Friday, 5 November 2010

書讀到一半的心得.1


「這本拿去吧。」鍾文音《寫給你的日記》,「她當時的情境和妳也差不多,也許可以讀讀看。」


但我和鍾小姐氣味不合。即使落花流水,我寫不出她的句子 。千言萬語,住紐約就似個成就了,其他事情上的想法也有差異。總是翻了幾個段落書就要擱著,不然又對著空氣開始罵人了。


但人有劣根性,越是討厭的部落格越是追的勤,明明是浪費生命,當作抱怨的素材,邊罵人還邊得意的以為自己高等,不知羞。書還是繼續讀,只為追個饒有趣味的點。如果《寫》一書裡,每個篇章都訴說著情思,品嘗著寂寞,思忖著人生,我以為每個斷句間,也不住的記錄擦身而過的異性對鍾所吐露的幾個單字、一抹眼神、短瞬觸碰。這些不佔空間缺乏重量,經過下個女人回收再利用的廉價,她孜孜不倦的記錄著。


鍾的紐約日記有個明顯又不曾直接處理的矛盾。
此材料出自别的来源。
==> src/rtl/mem_bus_arbiter_pkg.sv <==
// Shared definitions for the memory bus arbiter: FSM state encodings,
// owner IDs and default widths.
// Build option: ARB_ROUND_ROBIN_EN alternates I/D priority on ties.
package mem_bus_arbiter_pkg;

    localparam int WORD_SIZE_DEF = 16;
    localparam int READ_SIZE_DEF = 4 * WORD_SIZE_DEF;

    // Arbiter FSM states (3-bit encoding)
    typedef enum logic [2:0] {
        ARB_IDLE    = 3'd0,
        ARB_OWN_I   = 3'd1,
        ARB_OWN_D   = 3'd2,
        ARB_OWN_DMA = 3'd3,
        ARB_DRAIN   = 3'd4
    } arb_state_e;

    // Owner IDs returned by the priority picker
    typedef enum logic [1:0] {
        OWN_NONE = 2'd0,
        OWN_I    = 2'd1,
        OWN_D    = 2'd2,
        OWN_DMA  = 2'd3
    } owner_e;

    // Encoding of the 1-bit last-cache-owner register
    localparam logic LAST_I = 1'b0;
    localparam logic LAST_D = 1'b1;

endpackage

==> src/rtl/mem_bus_arbiter_arb_pick.sv <==
// Combinational owner select for the memory bus arbiter.
// DMA always wins. Between the caches, D beats I by default; with
// ARB_ROUND_ROBIN_EN defined, a tie goes to the cache that did not own last.
module arb_pick
    import mem_bus_arbiter_pkg::*;
(
    input  logic   br,
    input  logic   d_req,
    input  logic   i_req,
    input  logic   last_owner,
    output owner_e owner
);

`ifndef ARB_ROUND_ROBIN_EN
    // Fixed priority never looks at history
    logic unused_last_owner;
    assign unused_last_owner = last_owner;
`endif

    // Priority select: DMA, then the cache tie-break, then single requesters
    always_comb begin
        owner = OWN_NONE;
        if (br) begin
            owner = OWN_DMA;
        end else if (d_req && i_req) begin
`ifdef ARB_ROUND_ROBIN_EN
            owner = (last_owner == LAST_D) ? OWN_I : OWN_D;
`else
            owner = OWN_D;
`endif
        end else if (d_req) begin
            owner = OWN_D;
        end else if (i_req) begin
            owner = OWN_I;
        end
    end

endmodule

==> src/rtl/mem_bus_arbiter.sv <==
// Memory bus arbiter: shares one memory port between I-cache, D-cache and DMA.
// A registered FSM picks one owner per transaction, the memory port mirrors
// that owner combinationally, and completion pulses are routed back to it only.
// Build option: ARB_ROUND_ROBIN_EN (alternating I/D tie-break; fixed D > I otherwise).
module mem_bus_arbiter
    import mem_bus_arbiter_pkg::*;
#(
    parameter int WORD_SIZE = WORD_SIZE_DEF,
    parameter int READ_SIZE = 4 * WORD_SIZE
) (
    input  logic                 clk,
    input  logic                 reset_n,
    // I-cache side
    input  logic                 i_readM,
    input  logic [WORD_SIZE-1:0] i_addressM,
    output logic                 i_bus_granted,
    output logic                 i_input_readyM,
    output logic [READ_SIZE-1:0] i_rdata,
    // D-cache side
    input  logic                 d_readM,
    input  logic                 d_writeM,
    input  logic [WORD_SIZE-1:0] d_addressM,
    input  logic [READ_SIZE-1:0] d_wdata,
    output logic                 d_bus_granted,
    output logic                 d_input_readyM,
    output logic                 d_doneM,
    output logic [READ_SIZE-1:0] d_rdata,
    // DMA handshake
    input  logic                 br,
    output logic                 bg,
    // Memory side
    output logic                 readM,
    output logic                 writeM,
    output logic [WORD_SIZE-1:0] addressM,
    output logic [READ_SIZE-1:0] mem_wdata,
    input  logic                 input_readyM,
    input  logic                 doneM,
    input  logic [READ_SIZE-1:0] mem_rdata,
    // Grant statistics
    output logic [15:0]          num_grants_i,
    output logic [15:0]          num_grants_d,
    output logic [15:0]          num_grants_dma
);

    arb_state_e state_q, state_d;
    logic       bg_q, i_bg_q, d_bg_q;
    logic [15:0] cnt_i_q, cnt_i_d;
    logic [15:0] cnt_d_q, cnt_d_d;
    logic [15:0] cnt_dma_q, cnt_dma_d;
    logic       last_owner;
    owner_e     pick;
    logic       d_req;
    logic       d_end;

    assign d_req = d_readM | d_writeM;
    // A D-cache transaction ends on the pulse that matches its request type
    assign d_end = d_readM ? input_readyM : doneM;

`ifdef ARB_ROUND_ROBIN_EN
    logic last_owner_q, last_owner_d;
    assign last_owner = last_owner_q;
`else
    assign last_owner = LAST_I;
`endif

    arb_pick u_pick (
        .br         (br),
        .d_req      (d_req),
        .i_req      (i_readM),
        .last_owner (last_owner),
        .owner      (pick)
    );

    // Next-state, grant counters and tie-break history
    always_comb begin
        state_d   = state_q;
        cnt_i_d   = cnt_i_q;
        cnt_d_d   = cnt_d_q;
        cnt_dma_d = cnt_dma_q;
`ifdef ARB_ROUND_ROBIN_EN
        last_owner_d = last_owner_q;
`endif
        case (state_q)
            ARB_IDLE: begin
                case (pick)
                    OWN_DMA: begin
                        state_d   = ARB_OWN_DMA;
                        cnt_dma_d = cnt_dma_q + 16'd1;
                    end
                    OWN_D: begin
                        state_d = ARB_OWN_D;
                        cnt_d_d = cnt_d_q + 16'd1;
`ifdef ARB_ROUND_ROBIN_EN
                        last_owner_d = LAST_D;
`endif
                    end
                    OWN_I: begin
                        state_d = ARB_OWN_I;
                        cnt_i_d = cnt_i_q + 16'd1;
`ifdef ARB_ROUND_ROBIN_EN
                        last_owner_d = LAST_I;
`endif
                    end
                    default: ;
                endcase
            end
            // Completion or an abandoned request both release the bus via DRAIN
            ARB_OWN_I:   if (!i_readM || input_readyM) state_d = ARB_DRAIN;
            ARB_OWN_D:   if (!d_req || d_end)          state_d = ARB_DRAIN;
            ARB_OWN_DMA: if (!br)                      state_d = ARB_IDLE;
            ARB_DRAIN:   state_d = ARB_IDLE;
            default:     state_d = ARB_IDLE;
        endcase
    end

    // FSM state, registered grant outputs and counters
    always_ff @(posedge clk) begin
        if (!reset_n) begin
            state_q   <= ARB_IDLE;
            bg_q      <= 1'b0;
            i_bg_q    <= 1'b0;
            d_bg_q    <= 1'b0;
            cnt_i_q   <= 16'd0;
            cnt_d_q   <= 16'd0;
            cnt_dma_q <= 16'd0;
`ifdef ARB_ROUND_ROBIN_EN
            last_owner_q <= LAST_I;
`endif
        end else begin
            state_q   <= state_d;
            bg_q      <= (state_d == ARB_OWN_DMA);
            i_bg_q    <= (state_d == ARB_OWN_DMA) || (state_d == ARB_OWN_D);
            d_bg_q    <= (state_d == ARB_OWN_DMA) || (state_d == ARB_OWN_I);
            cnt_i_q   <= cnt_i_d;
            cnt_d_q   <= cnt_d_d;
            cnt_dma_q <= cnt_dma_d;
`ifdef ARB_ROUND_ROBIN_EN
            last_owner_q <= last_owner_d;
`endif
        end
    end

    // Memory port mirrors the current cache owner; completions go to it alone
    always_comb begin
        readM          = 1'b0;
        writeM         = 1'b0;
        addressM       = '0;
        mem_wdata      = '0;
        i_input_readyM = 1'b0;
        d_input_readyM = 1'b0;
        d_doneM        = 1'b0;
        case (state_q)
            ARB_OWN_I: begin
                readM          = i_readM;
                addressM       = i_addressM;
                i_input_readyM = i_readM & input_readyM;
            end
            ARB_OWN_D: begin
                readM          = d_readM;
                writeM         = d_writeM;
                addressM       = d_addressM;
                mem_wdata      = d_wdata;
                d_input_readyM = d_readM & input_readyM;
                d_doneM        = ~d_readM & d_writeM & doneM;
            end
            default: ;
        endcase
    end

    assign bg             = bg_q;
    assign i_bus_granted  = i_bg_q;
    assign d_bus_granted  = d_bg_q;
    assign i_rdata        = mem_rdata;
    assign d_rdata        = mem_rdata;
    assign num_grants_i   = cnt_i_q;
    assign num_grants_d   = cnt_d_q;
    assign num_grants_dma = cnt_dma_q;

endmodule

==> config.mk <==
export PLATFORM = sky130hd
export DESIGN_NAME = mem_bus_arbiter
export DESIGN_NICKNAME = d
export VERILOG_FILES = /design/src/rtl/mem_bus_arbiter_pkg.sv /design/src/rtl/mem_bus_arbiter_arb_pick.sv /design/src/rtl/mem_bus_arbiter.sv
export SDC_FILE = /design/constraint.sdc
export NUM_CORES = 1
export LEC_CHECK = 0
export CAP_MARGIN = 40
export CORE_AREA = 2 2 167 169
export DETAILED_ROUTE_END_ITERATION = 10
export DIE_AREA = 0 0 169 171
export GPL_ROUTABILITY_DRIVEN = 0
export PLACE_DENSITY = 0.48
export SYNTH_ARGS = -nofsm -noshare
export SYNTH_HDL_FRONTEND = slang
export SYNTH_SLANG_ARGS = --single-unit
==> constraint.sdc <==
create_clock -name clk -period 4.6 [get_ports clk]
set_input_delay 1.38 -clock clk [delete_from_list [all_inputs] [get_ports clk]]
set_output_delay 1.38 -clock clk [all_outputs]
set_load 0.01 [all_outputs]
==> results_dict.tcl, run 1 <==
set metrics [dict create \
    status "finished, final reports clean" \
    yosysWarnings 0 \
    worstPathMaxFanout 6 \
    seq_area_um2 1080 \
    vias 3725 \
    ant_nets 0 \
    drt-pass1-iter-count 4 \
    cts_resized 0 \
    synth_enable_flop_cells 0 \
    ys_ff_latch 54 \
    wirelength_mm 16.8 \
    p_total_uw 1590 \
    most-common-layout-cells "clkdlybuf4s50_1 (239), and2_1 (66), dfxtp_1 (54)" \
    postCtsSetupBuffers 0 \
    grt_pass1_wl_mm 23.8 \
    post-route-period-util_pct 92.8 \
    worstHoldPathType "flip-flop to flip-flop" \
    netlist_area_um2 4060 \
    via_per_inst 3.86 \
    crit_path_end_kind "output port" \
    overflow 0 \
    maxCapViolations 0 \
    pre_cts_slack_ps 244 \
    grt_pass1_vias 3659 \
    rows 61 \
    cts_tree "yes" \
    pwr_density_cell_nw_per_um2 263 \
    cts_buffers 5 \
    grt_max_degree 85 \
    drive_gt1_share_pct 3.24 \
    p_leak_uw 0.00206 \
    arrival_ps 2890 \
    synth_cell_types 44 \
    drc_errors 0 \
    finalHoldViolCount 0 \
    relSlewSlack_pct 53.5 \
    worst_slack_ps 331 \
    start_util_pct 14.9 \
    dpl.hpwl_mm 14.2 \
    multi_input_area_um2 1890 \
    clk_pin_slew_ps 80 \
    syn_nets 687 \
    clock_latency_ps 300 \
    die_area_um2 28900 \
    area_growth_pct 48.9 \
    clockBufferDepth 2 \
    drt-initial-drc-count 136 \
    worstRegToRegCells 4 \
    clockRootBuffer "clkbuf_16" \
    layout_commonest_cell "clkdlybuf4s50_1" \
    cts_sinks 54 \
    cts_hold_buf 0 \
    min_period_ps 4270 \
    synthCells 516 \
    finClkSkew_ps 8.14 \
    dieHeight_um 171 \
    worstSetupStartpointType "input pin" \
    slew_violations 0 \
    avgSynthCellArea_um2 7.87 \
    fin_hold_ws_ps 476 \
    critPathRequiredTime_ps 3220 \
    rsz0062_at_grt "no" \
    htree_levels 2 \
    die_x_um 169 \
    port_buffers 239 \
    tightestPinTransition_ps 691 \
    antenna_found_initial 1 \
    vdd.ir_drop.worst_uv 131 \
    utilization_pct 22.1 \
    nFillCells 3059 \
    routedWlPerCell_um 17.4 \
    finalSetupTns_ps 0 \
    worstSetupPathType "input pin to output port" \
    fmax_mhz 234 \
    pin_count 432 \
    nets 788 \
    coreArea_um2 27300 \
    holdPathStages 2 \
    synth-main-ff-cell "dfxtp_1" \
    setup_viol 0 \
    grt_util_all_layers_pct 11.2 \
    synth-async-reset-ratio_pct 0 \
    ys_seq_area_share_pct 26.6 \
]
[power breakdown]
| part | switching (µW) | leakage, µW | total (µW) | internal (µW) |
|---|---|---|---|---|
| logic | 294 | 0.00155 | 671 | 377 |
| clock network | 203 | 0.0000763 | 413 | 210 |
| registers | 23.7 | 0.000437 | 507 | 483 |
| total | 521 | 0.00206 | 1590 | 1070 |
[Yosys cell counts (4+ instances only)]
library cell	n	area share [%]
buf_4	128	24
and2_1	66	10
dfxtp_1	54	27
nor2_1	29	2.7
a21oi_1	24	3.0
nand2_1	20	1.8
clkbuf_1	19	1.8
o21ai_0	19	2.3
a22o_1	17	3.7
or3_1	17	2.6
nand3_1	13	1.6
nand4_1	11	1.7
xnor2_1	11	2.4
xor2_1	10	2.2
inv_1	8	0.74
nor3_1	8	0.99
and3_1	7	1.1
nand2b_1	6	0.92
mux2i_1	5	1.2
nor4_1	4	0.62
[sequential cells by signal, indices dropped and copies added, names as in the netlist]
name and count:
d_bus_granted 1, state_q 3, num_grants_d 16, i_bus_granted 1, num_grants_i 16, bg 1
num_grants_dma 16
[logic make-up after synthesis]
family          synth area share (%)
flops                           26.6
xor+xnor                        4.53
simple gates                    28.6
buf+inv                         27.1
mux                             1.23
compound gates                  11.0
fa+ha+maj                      0.924
[layer usage]
metal / vias to the layer above / share of wire [%] / GRT usage [%]
met5: - / 0 / 0
met4: 0 / 1.0 / 2.64
met3: 10 / 10 / 5.16
met2: 201 / 55 / 22.6
met1: 1695 / 33 / 10.1
li1: 1819 / - / -
[layout make-up]
type / count / area share (%)
clock buffer: 5 / 2.07
inverter: 9 / 0.558
tap: 346 / 7.15
multi-input combinational: 301 / 31.2
clock inverter: 3 / 0.476
antenna: 1 / 0.0414
sequential: 54 / 17.9
timing repair buffer: 246 / 40.6
[metrics by stage]
step / instances / area [µm²]
3_3_place_gp: 956 / 5890
5_1_grt: 964 / 6050
2_1_floorplan: 516 / 4060
6_report: 965 / 6050
3_5_place_dp: 956 / 5890
4_1_cts: 964 / 6050
[final timing paths]
path	from	end	slack, ps
worst max-delay path	i_readM	i_input_readyM	330
worst min-delay path	num_grants_dma[15]$_SDFFE_PN0P_	num_grants_dma[15]$_SDFFE_PN0P_	480
worst max register to register	state_q[2]$_SDFF_PN0_	num_grants_i[15]$_SDFFE_PN0P_	2060
worst min register to register	num_grants_dma[15]$_SDFFE_PN0P_	num_grants_dma[15]$_SDFFE_PN0P_	480
[worst max-delay path, cell delays in order]
cell and delay, ps:
clkdlybuf4s50_1 650, and3_1 260, clkdlybuf4s50_1 600
(Power assumes the default switching activity.)
==> run 2, diff against run 1 <==
--- a/config.mk
+++ b/config.mk
@@ -6,11 +6,13 @@
 export NUM_CORES = 1
 export LEC_CHECK = 0
 export CAP_MARGIN = 40
-export CORE_AREA = 2 2 167 169
+export CORE_AREA = 2 2 169 171
+export CTS_BUF_LIST = sky130_fd_sc_hd__clkbuf_4
 export DETAILED_ROUTE_END_ITERATION = 10
-export DIE_AREA = 0 0 169 171
+export DIE_AREA = 0 0 171 173
 export GPL_ROUTABILITY_DRIVEN = 0
-export PLACE_DENSITY = 0.48
+export PLACE_DENSITY = 0.47
+export SLEW_MARGIN = 5
 export SYNTH_ARGS = -nofsm -noshare
 export SYNTH_HDL_FRONTEND = slang
 export SYNTH_SLANG_ARGS = --single-unit
==> run 2 against run 1 <==
Against the previous run: combinational power grew 1%; critical path type unchanged; critical endpoint is now d_input_readyM; flip-flop and latch count is the same; critical path depth is the same; global-route usage is essentially flat.
==> results_dict.tcl, run 2 (synthesis results as in run 1) <==
set metrics [dict create \
    status "finished, final reports clean" \
    drive_gt1_share_pct 3.55 \
    p_leak_uw 0.00204 \
    n_antenna_cell 0 \
    critPathSlowestCell "clkdlybuf4s50_1" \
    clock_latency_ps 400 \
    path_common_cell "clkdlybuf4s50_1" \
    cp_slowest_stage_delay_ps 690 \
    area_growth_pct 48.8 \
    postCtsSetupBuffers 0 \
    nets 790 \
    die_area_um2 29600 \
    arrival_ps 2950 \
    antenna_found_initial 3 \
    rsz0062_at_grt "no" \
    cts_sinks 54 \
    busiest_layer "met2" \
    finClkSkew_ps 11.4 \
    cts_resized 0 \
    grt_util_met3_pct 4.53 \
    dieHeight_um 173 \
    grt_pass1_vias 3674 \
    most-common-layout-cells "clkdlybuf4s50_1 (239), and2_1 (66), dfxtp_1 (54)" \
    reg2reg_slack_ps 2110 \
    ant_nets 0 \
    grt_util_met1_pct 11.2 \
    drc_errors 0 \
    pin_count 432 \
    clk_pin_slew_ps 170 \
    utilization_pct 21.9 \
    grt_pass1_wl_mm 24.3 \
    die_x_um 171 \
    layout_commonest_cell "clkdlybuf4s50_1" \
    grt_max_degree 85 \
    wirelength_mm 17.1 \
    final_area_um2 6040 \
    clockBufferDepth 2 \
    worst_slack_ps 272 \
    post-route-period-util_pct 94.1 \
    cts_buffers 5 \
    path_buf_inv 2 \
    setup_viol 0 \
    overflow 0 \
    crit_path_end_kind "output port" \
    grt_util_all_layers_pct 11.2 \
    maxCapViolations 0 \
    relSlewSlack_pct 56.8 \
    worstSetupPathType "input pin to output port" \
    drt-pass1-iter-count 4 \
    vias 3737 \
    pre_cts_slack_ps 209 \
    pwr_density_cell_nw_per_um2 245 \
    crit_family "buffers and inverters" \
    port_buffers 239 \
    cts_hold_buf 0 \
    fmax_mhz 231 \
    tightestPinTransition_ps 642 \
    worstHoldPathType "flip-flop to flip-flop" \
    finalSetupTns_ps 0 \
    dpl.hpwl_mm 14.5 \
    worstPathMaxFanout 4 \
    coreArea_um2 27600 \
    rows 61 \
    worstPathCellList "clkdlybuf4s50_1 > and3_1 > clkdlybuf4s50_1" \
    gr-usage-met2_pct 21.2 \
    worstSetupStartpointType "input pin" \
    slew_violations 0 \
    critPathRequiredTime_ps 3220 \
    min_period_ps 4330 \
    place_area_um2 5960 \
    start_util_pct 14.7 \
    routedWlPerCell_um 17.1 \
    vdd.ir_drop.worst_uv 95.9 \
    via_per_inst 3.74 \
    htree_levels 2 \
    cts_tree "yes" \
    clockRootBuffer "clkbuf_4" \
    drt-initial-drc-count 158 \
    finalHoldViolCount 0 \
]
-- run 2: through the flow --
| step | total power [µW] | std cells | hold WS (ps) |
|---|---|---|---|
| after floorplan | 891 | 516 | 490 |
| after global placement | 1220 | 990 | 463 |
| after detailed placement | 1220 | 990 | 472 |
| after CTS | 1520 | 998 | 497 |
| after global routing | 1560 | 998 | 524 |
| final | 1480 | 998 | 489 |
-- run 2: per-layer routing --
metal | share of wire, % | vias up
met1 | 36 | 1696
li1 | - | 1813
met4 | 1.7 | 0
met3 | 9.1 | 31
met5 | 0 | -
met2 | 53 | 197
-- run 2: layout make-up --
type	instances	area, µm²
Fill cell	3142	21600
Timing Repair Buffer	248	2480
Multi-Input combinational cell	301	1890
Sequential cell	54	1080
Tap cell	378	473
Clock buffer	6	45.0
Clock inverter	2	37.5
Inverter	9	33.8
-- run 2: worst register-to-register path, cell delays in order (launching register included) --
cell     delay (ps)
dfxtp_1         430
or4_4           660
or4b_1          700
or4_1           520
a21oi_1         140
-- run 2: power by group --
part           switching [µW]  leakage, µW  total (µW)  internal, µW
Combinational             301      0.00157         681           379
Clock                     168    0.0000419         288           121
Sequential               25.7     0.000437         510           485
Total                     495      0.00204        1480           984
-- run 2: path summary, 6_finish.rpt --
kind / end / start / cells after the start
max: d_input_readyM / d_readM / 3
min: num_grants_dma[15]$_SDFFE_PN0P_ / num_grants_dma[15]$_SDFFE_PN0P_ / 2
max reg2reg: num_grants_i[15]$_SDFFE_PN0P_ / state_q[2]$_SDFF_PN0_ / 4
min reg2reg: num_grants_dma[15]$_SDFFE_PN0P_ / num_grants_dma[15]$_SDFFE_PN0P_ / 2
==> run 3, diff against run 2 <==
--- a/config.mk
+++ b/config.mk
@@ -5,13 +5,14 @@
 export SDC_FILE = /design/constraint.sdc
 export NUM_CORES = 1
 export LEC_CHECK = 0
+export ABC_AREA = 1
 export CAP_MARGIN = 40
-export CORE_AREA = 2 2 169 171
+export CORE_AREA = 2 2 168 170
 export CTS_BUF_LIST = sky130_fd_sc_hd__clkbuf_4
 export DETAILED_ROUTE_END_ITERATION = 10
-export DIE_AREA = 0 0 171 173
+export DIE_AREA = 0 0 170 172
 export GPL_ROUTABILITY_DRIVEN = 0
-export PLACE_DENSITY = 0.47
+export PLACE_DENSITY = 0.5
 export SLEW_MARGIN = 5
 export SYNTH_ARGS = -nofsm -noshare
 export SYNTH_HDL_FRONTEND = slang
==> run 3 against run 2 <==
Against the previous run: sequential power decreased by 2%; via count increased by 20%; global-route usage increased by 0.24 points; flip-flop and latch count unchanged; area after synthesis increased by 12%; clock power decreased by 9.7%.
日復一日她與千里外的情人談人生,讀傅科或李維史陀,她生日收到他的沙特和西蒙波娃; 她說分離是彼此同意對情感的考驗, 四下皆誘惑,但她決定為感情守貞 。只是,幾番塑造己身為「在異國的單身東方女性」這個意像,鍾清楚她的在異地的籌碼。慾望若是水,對鍾來說,城市就建在運河上了,眉來眼去皆是都會生活的必要背景。衣裳的一角浸了水,貼身的冰涼蔓延全身,人打了寒顫。 只是,三不五時引佛經的她,為何沒直接面對「不是風動,不是幡動,是仁者心動了」這種菜市場佛學呢?

(但這個「在異國的單身東方女性」意像又不是理所當然的適用於所有人。鍾的第一個室友娣娣是個大陸人,兩個小孩的媽,先生外遇了出來療傷兼賺錢。鍾從娣娣的嘴說自己有個陶瓷臉,又寫了娣娣笑自己長得很安全,沒人會起邪念。)


長時間在網路浪費生命,我也習慣了「東方女性」(其實是台灣女性,我只看繁體中文)在異國體驗書寫上,搭訕、豔遇是眼熟的元素,通常搭配以下反應出現:

「哎呀,今天穿OO的小洋裝看起來是正確的決定,當初花了XX大洋,但很值得。」

「呴呴,人家眼睛很藍/綠,一頭卷髮/金髮/野性的長髮,頗有地中海熱情/東歐神祕/法國浪漫/北歐冷冽/英倫紳士/紐約都會風格,好開心喔。」

「真討厭,今天有個黑人/印巴人/流浪漢/死老頭/泰勞在跟我吹口哨,還怪聲怪叫的,看個屁。」

「一杯OO紅酒下肚,身體暖了,微醺。我是在異鄉找尋自己的旅人/辭了工作開始流浪,在巴賽隆鈉/摩洛哥/伊斯坦堡/愛琴海邊的曲折小徑迷失了回旅店的路。轉身,發現他那深邃的眼微笑的看著我,嘴裡說不熟悉的語言,好有磁性的聲音。我沒注意到他,他從哪裡出現的?跟著我多久了?他說著我不熟悉的語言,又突然意識到我不瞭解他的話,笑了,溫暖的笑。我看他手上的地圖,才瞭解他也是個旅人,也迷路了。地球這麼大,我和這個陌生人卻在星空下的這面牆遇見了。如真似夢,我們的相遇,冥冥中,一定有個道理。」

(道理是你們都是路痴。)


文字反應殊異,相同的是我們對「被注意到了」這件事都敏感,並覺得此事有記錄必要。回到書上,這些漣漪於鍾有時是騷擾,有時讓她感覺美好,有時,她只是記錄,她說這是城市的慾望。但城市哪來慾望呢?有慾望的還是人。然而是誰的慾望呢?是在異國的單身東方女性自然而然地成為被慾望體,還是鍾對於自己作為慾望主體的可能性沈默了?


只有那麼一次,在畫室的人體素描課,幾個同學嚼舌頭,她在指引下發現當天的男模特兒那邊特別大,大的讓整個班級沈默沸騰。鍾還是在他人提醒下才看到的。